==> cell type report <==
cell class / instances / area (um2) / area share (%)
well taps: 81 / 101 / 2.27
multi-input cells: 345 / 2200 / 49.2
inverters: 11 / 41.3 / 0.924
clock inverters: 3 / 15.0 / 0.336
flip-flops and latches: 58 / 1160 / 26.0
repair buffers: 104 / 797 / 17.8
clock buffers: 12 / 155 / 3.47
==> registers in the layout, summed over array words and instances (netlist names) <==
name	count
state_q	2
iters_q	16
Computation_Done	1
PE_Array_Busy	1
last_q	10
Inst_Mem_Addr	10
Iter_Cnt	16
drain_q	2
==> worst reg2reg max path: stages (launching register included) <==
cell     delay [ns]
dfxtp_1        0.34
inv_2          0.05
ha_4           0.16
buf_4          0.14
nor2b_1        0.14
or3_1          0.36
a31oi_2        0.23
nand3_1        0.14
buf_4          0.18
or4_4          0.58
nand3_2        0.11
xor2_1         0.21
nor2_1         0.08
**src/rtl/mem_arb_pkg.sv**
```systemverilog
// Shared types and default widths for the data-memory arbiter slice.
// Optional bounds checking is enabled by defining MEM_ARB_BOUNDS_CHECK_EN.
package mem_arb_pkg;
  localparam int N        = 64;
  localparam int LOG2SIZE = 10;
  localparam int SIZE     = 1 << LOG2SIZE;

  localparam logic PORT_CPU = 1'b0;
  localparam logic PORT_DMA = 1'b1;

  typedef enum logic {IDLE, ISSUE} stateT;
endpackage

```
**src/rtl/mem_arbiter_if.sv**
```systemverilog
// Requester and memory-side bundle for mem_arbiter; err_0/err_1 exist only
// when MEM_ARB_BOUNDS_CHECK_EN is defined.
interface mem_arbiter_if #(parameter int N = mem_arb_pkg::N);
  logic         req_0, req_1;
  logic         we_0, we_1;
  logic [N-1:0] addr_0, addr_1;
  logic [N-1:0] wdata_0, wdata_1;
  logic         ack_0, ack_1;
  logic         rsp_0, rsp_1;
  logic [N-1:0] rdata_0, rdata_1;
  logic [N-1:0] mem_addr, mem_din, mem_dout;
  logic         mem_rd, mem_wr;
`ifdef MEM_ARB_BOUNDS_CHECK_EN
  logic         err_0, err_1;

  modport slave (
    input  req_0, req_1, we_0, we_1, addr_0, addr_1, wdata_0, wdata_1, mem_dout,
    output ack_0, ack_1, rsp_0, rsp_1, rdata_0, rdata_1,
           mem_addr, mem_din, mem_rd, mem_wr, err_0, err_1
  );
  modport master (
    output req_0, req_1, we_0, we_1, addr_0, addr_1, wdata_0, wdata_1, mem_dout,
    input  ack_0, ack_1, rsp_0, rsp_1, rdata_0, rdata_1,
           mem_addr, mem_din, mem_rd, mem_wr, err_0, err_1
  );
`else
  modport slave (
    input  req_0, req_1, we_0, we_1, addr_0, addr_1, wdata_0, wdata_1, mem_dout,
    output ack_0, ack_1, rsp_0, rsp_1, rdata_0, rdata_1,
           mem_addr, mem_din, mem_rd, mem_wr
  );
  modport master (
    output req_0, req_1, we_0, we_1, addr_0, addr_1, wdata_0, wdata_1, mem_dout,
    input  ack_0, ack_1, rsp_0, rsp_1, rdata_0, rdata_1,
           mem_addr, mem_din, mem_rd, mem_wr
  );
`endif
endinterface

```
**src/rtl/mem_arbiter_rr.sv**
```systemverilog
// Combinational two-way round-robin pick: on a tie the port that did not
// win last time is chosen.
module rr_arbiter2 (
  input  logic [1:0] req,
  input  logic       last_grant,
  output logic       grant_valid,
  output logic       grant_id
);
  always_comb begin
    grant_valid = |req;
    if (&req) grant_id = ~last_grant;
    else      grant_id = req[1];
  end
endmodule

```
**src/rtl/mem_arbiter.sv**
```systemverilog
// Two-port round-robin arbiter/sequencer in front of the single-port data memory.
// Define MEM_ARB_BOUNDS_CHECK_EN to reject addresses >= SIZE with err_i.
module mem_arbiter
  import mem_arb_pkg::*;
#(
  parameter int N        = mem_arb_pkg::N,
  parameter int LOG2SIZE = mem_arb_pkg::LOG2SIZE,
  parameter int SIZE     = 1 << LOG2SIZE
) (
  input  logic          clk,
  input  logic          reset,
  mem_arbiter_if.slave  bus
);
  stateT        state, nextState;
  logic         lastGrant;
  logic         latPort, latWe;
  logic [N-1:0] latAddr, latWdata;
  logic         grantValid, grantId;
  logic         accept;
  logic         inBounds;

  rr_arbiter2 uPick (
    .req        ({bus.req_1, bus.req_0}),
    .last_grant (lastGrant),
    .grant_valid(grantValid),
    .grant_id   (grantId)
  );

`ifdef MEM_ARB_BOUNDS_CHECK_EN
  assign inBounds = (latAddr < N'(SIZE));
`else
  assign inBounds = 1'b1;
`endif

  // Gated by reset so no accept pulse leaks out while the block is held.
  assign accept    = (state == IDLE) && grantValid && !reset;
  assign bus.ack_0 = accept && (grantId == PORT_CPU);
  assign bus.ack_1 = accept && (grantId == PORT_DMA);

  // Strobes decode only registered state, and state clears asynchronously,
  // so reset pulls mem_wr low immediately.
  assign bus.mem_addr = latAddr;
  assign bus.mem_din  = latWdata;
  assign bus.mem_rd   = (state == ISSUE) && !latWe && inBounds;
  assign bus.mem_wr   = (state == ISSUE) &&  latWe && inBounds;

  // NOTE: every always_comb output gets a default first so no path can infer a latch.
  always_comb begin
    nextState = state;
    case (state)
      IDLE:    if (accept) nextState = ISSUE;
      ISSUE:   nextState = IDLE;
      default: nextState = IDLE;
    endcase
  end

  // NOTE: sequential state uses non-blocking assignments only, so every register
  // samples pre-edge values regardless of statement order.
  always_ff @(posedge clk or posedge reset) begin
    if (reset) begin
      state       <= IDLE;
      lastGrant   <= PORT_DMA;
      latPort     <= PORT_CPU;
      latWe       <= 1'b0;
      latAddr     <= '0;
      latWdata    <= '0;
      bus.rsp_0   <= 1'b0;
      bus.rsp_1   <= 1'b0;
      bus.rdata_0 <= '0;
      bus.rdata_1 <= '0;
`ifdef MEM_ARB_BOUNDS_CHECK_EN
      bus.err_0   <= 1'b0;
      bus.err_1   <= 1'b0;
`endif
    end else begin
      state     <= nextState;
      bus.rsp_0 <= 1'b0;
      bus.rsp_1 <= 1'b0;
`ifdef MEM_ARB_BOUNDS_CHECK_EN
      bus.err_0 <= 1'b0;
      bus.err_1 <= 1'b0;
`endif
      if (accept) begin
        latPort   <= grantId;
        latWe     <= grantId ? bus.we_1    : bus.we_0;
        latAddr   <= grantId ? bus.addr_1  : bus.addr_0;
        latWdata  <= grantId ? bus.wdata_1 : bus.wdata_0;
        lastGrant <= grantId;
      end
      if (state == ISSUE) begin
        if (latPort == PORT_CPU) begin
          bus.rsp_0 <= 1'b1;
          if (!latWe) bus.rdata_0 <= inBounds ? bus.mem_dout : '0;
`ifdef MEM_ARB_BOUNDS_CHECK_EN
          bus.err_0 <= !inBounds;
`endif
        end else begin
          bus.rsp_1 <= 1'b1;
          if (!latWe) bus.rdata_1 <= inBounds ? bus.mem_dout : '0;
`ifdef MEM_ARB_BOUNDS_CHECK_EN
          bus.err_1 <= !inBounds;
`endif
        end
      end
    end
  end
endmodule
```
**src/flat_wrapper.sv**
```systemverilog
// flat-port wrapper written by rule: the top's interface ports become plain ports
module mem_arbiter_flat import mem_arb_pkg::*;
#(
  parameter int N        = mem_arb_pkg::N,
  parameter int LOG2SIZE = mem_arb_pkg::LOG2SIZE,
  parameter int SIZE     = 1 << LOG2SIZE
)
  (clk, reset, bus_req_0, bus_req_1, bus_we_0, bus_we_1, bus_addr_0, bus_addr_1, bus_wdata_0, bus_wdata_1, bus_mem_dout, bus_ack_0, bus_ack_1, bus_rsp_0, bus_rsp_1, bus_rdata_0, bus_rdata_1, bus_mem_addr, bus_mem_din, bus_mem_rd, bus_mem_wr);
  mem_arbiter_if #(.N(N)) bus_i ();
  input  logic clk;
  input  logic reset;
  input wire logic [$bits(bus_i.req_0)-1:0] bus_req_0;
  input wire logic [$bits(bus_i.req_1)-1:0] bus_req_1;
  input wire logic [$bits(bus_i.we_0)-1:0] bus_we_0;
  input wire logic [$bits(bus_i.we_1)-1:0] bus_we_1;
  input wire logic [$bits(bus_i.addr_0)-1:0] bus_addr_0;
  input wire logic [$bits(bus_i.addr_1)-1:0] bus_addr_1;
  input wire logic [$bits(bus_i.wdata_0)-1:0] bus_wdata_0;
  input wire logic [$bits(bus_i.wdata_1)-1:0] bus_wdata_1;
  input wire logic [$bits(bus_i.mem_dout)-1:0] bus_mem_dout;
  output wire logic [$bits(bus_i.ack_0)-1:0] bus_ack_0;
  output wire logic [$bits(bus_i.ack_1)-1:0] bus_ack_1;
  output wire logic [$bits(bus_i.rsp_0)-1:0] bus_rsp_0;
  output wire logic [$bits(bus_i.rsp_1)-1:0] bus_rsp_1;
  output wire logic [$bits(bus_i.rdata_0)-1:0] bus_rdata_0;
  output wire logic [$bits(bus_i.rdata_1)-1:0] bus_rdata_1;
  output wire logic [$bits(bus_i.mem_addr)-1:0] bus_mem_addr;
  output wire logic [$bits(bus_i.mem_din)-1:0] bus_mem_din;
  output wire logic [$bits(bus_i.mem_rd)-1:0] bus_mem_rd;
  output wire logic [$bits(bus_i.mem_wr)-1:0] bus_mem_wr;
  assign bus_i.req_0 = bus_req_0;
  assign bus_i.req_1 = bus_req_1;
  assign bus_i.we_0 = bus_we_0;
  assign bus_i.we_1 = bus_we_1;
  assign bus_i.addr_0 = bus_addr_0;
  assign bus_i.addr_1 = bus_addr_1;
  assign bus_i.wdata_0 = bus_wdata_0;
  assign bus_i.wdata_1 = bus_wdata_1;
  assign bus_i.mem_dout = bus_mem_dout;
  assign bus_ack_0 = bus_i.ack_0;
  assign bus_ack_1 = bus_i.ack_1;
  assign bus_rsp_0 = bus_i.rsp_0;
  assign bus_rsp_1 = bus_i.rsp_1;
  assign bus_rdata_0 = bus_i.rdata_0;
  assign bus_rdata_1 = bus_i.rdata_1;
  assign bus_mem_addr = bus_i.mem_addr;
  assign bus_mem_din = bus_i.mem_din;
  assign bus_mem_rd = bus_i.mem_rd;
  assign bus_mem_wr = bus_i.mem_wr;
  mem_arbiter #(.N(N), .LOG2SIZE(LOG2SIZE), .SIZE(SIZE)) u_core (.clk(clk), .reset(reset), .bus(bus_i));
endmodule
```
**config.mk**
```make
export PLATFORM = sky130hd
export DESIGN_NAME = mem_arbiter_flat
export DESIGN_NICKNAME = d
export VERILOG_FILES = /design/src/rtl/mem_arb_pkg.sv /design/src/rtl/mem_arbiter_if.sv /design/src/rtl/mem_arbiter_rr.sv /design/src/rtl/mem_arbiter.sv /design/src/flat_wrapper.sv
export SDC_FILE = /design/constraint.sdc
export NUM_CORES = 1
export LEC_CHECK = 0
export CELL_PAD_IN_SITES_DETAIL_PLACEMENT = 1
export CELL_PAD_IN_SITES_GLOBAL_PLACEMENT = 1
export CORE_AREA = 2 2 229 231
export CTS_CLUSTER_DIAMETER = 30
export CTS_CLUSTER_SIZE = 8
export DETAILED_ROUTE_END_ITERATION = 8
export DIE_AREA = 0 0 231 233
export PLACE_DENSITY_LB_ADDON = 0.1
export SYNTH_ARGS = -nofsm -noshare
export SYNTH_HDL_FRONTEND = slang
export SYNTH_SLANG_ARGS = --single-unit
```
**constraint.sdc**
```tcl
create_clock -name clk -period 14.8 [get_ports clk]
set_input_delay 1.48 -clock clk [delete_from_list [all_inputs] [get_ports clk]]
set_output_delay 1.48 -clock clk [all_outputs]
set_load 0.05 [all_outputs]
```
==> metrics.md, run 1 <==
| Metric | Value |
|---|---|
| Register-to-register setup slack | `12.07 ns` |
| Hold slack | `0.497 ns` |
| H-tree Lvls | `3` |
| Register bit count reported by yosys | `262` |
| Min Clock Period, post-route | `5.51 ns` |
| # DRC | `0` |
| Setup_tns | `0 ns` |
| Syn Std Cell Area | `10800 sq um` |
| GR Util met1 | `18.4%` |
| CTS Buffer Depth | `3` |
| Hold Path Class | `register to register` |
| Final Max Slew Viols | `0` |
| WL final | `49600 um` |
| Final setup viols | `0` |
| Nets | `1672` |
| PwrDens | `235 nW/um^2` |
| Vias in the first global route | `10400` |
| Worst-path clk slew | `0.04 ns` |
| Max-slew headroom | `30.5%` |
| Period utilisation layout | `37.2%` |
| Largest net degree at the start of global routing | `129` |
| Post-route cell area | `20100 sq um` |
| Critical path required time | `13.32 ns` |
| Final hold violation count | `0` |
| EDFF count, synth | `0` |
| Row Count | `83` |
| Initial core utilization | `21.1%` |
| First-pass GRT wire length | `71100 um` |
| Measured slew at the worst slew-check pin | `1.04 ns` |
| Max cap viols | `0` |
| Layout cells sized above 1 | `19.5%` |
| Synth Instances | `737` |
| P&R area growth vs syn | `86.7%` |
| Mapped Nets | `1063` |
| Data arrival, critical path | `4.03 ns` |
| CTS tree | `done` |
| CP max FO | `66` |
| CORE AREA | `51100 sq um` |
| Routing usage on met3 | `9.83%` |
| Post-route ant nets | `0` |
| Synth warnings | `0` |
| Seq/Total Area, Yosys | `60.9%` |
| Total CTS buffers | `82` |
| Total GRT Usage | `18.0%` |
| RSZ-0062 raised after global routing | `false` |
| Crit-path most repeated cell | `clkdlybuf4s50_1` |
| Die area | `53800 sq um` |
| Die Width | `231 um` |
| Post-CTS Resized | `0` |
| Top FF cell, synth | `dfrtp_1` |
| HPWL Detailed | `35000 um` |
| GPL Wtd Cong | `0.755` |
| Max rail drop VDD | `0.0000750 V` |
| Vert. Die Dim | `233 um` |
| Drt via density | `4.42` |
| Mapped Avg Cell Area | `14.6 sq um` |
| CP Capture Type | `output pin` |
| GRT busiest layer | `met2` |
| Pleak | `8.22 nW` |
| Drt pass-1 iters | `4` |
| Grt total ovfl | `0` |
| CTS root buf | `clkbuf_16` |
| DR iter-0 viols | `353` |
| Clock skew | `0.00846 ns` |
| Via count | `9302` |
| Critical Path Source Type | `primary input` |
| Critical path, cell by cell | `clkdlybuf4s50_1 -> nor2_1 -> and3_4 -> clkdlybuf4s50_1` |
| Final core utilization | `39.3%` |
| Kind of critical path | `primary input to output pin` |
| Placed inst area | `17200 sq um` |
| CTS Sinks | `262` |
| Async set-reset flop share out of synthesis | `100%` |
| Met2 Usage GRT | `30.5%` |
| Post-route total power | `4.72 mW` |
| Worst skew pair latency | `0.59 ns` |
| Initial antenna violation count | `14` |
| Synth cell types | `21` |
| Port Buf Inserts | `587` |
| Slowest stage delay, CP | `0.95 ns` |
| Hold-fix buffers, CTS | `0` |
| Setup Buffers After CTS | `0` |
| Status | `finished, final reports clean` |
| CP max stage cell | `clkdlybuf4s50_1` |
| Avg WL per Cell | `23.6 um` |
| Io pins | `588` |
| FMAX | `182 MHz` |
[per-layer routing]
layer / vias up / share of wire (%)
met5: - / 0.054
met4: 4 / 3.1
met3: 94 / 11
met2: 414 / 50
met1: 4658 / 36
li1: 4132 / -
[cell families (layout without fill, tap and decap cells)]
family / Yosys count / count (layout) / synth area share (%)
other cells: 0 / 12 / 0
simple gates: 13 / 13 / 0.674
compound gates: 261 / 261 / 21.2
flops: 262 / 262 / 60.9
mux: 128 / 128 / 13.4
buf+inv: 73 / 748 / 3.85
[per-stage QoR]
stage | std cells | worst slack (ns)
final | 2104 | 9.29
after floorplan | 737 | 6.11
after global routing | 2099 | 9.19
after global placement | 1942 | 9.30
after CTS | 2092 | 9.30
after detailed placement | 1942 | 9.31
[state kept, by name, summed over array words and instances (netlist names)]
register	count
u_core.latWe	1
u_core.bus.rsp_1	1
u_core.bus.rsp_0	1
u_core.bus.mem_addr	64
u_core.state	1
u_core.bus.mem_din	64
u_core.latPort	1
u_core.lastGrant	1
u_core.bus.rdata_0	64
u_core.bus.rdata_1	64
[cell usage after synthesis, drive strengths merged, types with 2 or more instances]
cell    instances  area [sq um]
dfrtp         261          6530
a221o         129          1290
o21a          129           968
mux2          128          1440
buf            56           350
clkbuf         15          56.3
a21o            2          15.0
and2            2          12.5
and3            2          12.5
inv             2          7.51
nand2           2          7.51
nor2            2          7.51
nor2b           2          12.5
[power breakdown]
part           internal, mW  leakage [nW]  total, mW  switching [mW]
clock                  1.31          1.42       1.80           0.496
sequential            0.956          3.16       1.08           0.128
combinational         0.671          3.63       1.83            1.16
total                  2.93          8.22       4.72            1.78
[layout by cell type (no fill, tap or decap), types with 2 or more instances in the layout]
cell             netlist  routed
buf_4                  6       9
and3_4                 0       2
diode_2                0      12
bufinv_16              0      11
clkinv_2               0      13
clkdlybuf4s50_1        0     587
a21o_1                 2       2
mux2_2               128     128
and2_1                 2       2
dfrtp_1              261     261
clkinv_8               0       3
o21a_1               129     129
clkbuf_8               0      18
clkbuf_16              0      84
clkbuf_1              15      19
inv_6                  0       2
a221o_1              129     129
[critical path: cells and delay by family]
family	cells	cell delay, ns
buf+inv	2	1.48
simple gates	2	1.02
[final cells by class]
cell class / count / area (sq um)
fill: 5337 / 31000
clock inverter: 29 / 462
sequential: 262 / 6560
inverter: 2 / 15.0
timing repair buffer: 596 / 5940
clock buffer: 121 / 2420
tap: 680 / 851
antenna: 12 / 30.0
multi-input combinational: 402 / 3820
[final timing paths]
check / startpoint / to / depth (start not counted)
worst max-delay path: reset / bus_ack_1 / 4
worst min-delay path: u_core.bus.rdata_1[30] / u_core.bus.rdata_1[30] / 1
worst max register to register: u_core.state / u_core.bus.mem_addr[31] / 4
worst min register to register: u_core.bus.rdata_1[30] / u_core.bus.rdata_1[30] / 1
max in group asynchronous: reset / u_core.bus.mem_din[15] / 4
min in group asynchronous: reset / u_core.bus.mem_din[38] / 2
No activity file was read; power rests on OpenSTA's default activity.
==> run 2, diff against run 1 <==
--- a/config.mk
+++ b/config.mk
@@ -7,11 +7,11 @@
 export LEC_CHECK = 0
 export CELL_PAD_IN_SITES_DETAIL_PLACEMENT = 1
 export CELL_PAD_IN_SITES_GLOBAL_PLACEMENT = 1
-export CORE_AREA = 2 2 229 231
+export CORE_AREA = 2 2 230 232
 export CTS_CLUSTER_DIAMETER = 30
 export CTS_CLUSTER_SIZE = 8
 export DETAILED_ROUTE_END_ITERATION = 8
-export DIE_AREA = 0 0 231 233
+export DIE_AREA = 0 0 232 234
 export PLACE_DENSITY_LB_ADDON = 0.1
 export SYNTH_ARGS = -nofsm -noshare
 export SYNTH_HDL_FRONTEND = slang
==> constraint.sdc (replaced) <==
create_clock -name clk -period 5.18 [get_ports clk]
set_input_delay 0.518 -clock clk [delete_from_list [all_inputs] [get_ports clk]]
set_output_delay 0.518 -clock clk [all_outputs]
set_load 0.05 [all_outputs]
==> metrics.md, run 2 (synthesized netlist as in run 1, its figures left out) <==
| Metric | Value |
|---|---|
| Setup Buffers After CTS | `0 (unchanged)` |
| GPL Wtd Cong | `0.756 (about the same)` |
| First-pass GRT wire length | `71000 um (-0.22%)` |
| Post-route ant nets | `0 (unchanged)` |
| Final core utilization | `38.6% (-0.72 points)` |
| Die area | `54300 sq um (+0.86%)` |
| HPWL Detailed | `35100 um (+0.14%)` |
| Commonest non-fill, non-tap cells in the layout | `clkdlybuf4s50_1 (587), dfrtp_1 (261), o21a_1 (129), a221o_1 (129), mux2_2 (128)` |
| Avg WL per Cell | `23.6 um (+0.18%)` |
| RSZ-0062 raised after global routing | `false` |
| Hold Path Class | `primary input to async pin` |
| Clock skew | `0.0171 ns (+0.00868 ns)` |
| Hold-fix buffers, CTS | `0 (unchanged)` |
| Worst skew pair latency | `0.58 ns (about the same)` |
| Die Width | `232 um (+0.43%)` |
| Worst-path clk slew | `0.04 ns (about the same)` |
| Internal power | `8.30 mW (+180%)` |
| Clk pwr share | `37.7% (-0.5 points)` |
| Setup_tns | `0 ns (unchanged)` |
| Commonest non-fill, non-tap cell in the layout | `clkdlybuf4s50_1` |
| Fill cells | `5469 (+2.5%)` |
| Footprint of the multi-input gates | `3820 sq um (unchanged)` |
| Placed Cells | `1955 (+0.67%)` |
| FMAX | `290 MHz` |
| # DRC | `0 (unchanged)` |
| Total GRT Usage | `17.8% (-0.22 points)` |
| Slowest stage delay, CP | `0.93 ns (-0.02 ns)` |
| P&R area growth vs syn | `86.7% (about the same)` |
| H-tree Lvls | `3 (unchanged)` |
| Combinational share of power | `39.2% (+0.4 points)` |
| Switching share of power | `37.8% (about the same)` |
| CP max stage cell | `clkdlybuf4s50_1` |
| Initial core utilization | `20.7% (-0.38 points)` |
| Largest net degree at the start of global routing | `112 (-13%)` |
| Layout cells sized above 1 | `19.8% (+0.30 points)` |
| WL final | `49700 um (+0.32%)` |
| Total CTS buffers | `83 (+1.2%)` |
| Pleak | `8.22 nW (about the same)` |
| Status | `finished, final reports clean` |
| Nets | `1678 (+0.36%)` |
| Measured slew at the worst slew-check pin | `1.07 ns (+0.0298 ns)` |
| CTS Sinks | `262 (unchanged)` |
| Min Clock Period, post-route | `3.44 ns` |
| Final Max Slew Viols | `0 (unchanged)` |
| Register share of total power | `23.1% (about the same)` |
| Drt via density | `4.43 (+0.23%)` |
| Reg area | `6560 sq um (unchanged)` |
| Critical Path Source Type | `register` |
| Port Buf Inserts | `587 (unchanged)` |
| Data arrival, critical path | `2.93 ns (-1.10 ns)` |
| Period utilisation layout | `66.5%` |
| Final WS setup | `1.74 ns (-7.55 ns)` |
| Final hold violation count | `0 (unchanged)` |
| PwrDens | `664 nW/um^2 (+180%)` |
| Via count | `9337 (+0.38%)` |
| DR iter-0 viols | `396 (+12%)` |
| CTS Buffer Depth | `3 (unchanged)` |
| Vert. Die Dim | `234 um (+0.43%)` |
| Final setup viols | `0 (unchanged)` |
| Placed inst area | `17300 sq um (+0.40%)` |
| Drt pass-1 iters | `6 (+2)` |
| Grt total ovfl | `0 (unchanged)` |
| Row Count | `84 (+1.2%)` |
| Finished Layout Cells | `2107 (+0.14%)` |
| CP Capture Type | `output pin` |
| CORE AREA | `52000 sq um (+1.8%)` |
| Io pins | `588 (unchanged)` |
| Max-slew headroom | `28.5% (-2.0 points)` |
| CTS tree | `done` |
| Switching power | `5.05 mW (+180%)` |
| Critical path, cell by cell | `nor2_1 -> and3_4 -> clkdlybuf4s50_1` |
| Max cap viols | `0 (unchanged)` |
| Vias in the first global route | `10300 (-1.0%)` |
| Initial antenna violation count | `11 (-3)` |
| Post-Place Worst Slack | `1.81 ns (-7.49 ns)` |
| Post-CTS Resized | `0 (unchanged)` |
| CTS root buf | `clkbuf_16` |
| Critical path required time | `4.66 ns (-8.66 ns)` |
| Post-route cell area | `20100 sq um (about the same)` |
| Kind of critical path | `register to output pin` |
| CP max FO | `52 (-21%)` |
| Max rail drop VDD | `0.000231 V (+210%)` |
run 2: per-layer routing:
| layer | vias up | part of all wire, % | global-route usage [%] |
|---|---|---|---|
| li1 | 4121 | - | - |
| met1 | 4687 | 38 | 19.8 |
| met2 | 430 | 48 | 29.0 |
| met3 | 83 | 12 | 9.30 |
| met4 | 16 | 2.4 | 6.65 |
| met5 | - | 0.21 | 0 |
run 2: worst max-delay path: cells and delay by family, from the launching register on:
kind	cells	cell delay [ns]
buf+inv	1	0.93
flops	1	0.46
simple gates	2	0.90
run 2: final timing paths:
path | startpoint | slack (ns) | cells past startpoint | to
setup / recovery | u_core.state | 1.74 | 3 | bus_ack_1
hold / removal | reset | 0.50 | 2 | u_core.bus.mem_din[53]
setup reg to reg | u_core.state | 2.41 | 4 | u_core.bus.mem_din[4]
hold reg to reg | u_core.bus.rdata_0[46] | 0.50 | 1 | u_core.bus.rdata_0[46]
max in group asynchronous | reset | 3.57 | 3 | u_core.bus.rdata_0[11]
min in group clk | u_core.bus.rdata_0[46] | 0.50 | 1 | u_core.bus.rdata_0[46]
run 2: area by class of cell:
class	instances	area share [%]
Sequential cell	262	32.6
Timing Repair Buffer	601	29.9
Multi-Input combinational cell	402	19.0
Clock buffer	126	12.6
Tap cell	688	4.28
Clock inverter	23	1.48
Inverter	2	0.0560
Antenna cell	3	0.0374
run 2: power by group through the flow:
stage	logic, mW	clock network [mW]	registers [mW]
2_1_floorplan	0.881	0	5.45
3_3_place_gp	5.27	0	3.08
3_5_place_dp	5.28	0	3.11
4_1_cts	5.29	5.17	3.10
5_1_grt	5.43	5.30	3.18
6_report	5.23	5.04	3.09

============================================================

> [Your instructions]:
Give only the count of lines in the listing that contain the string "grantId".

> [Result]:
9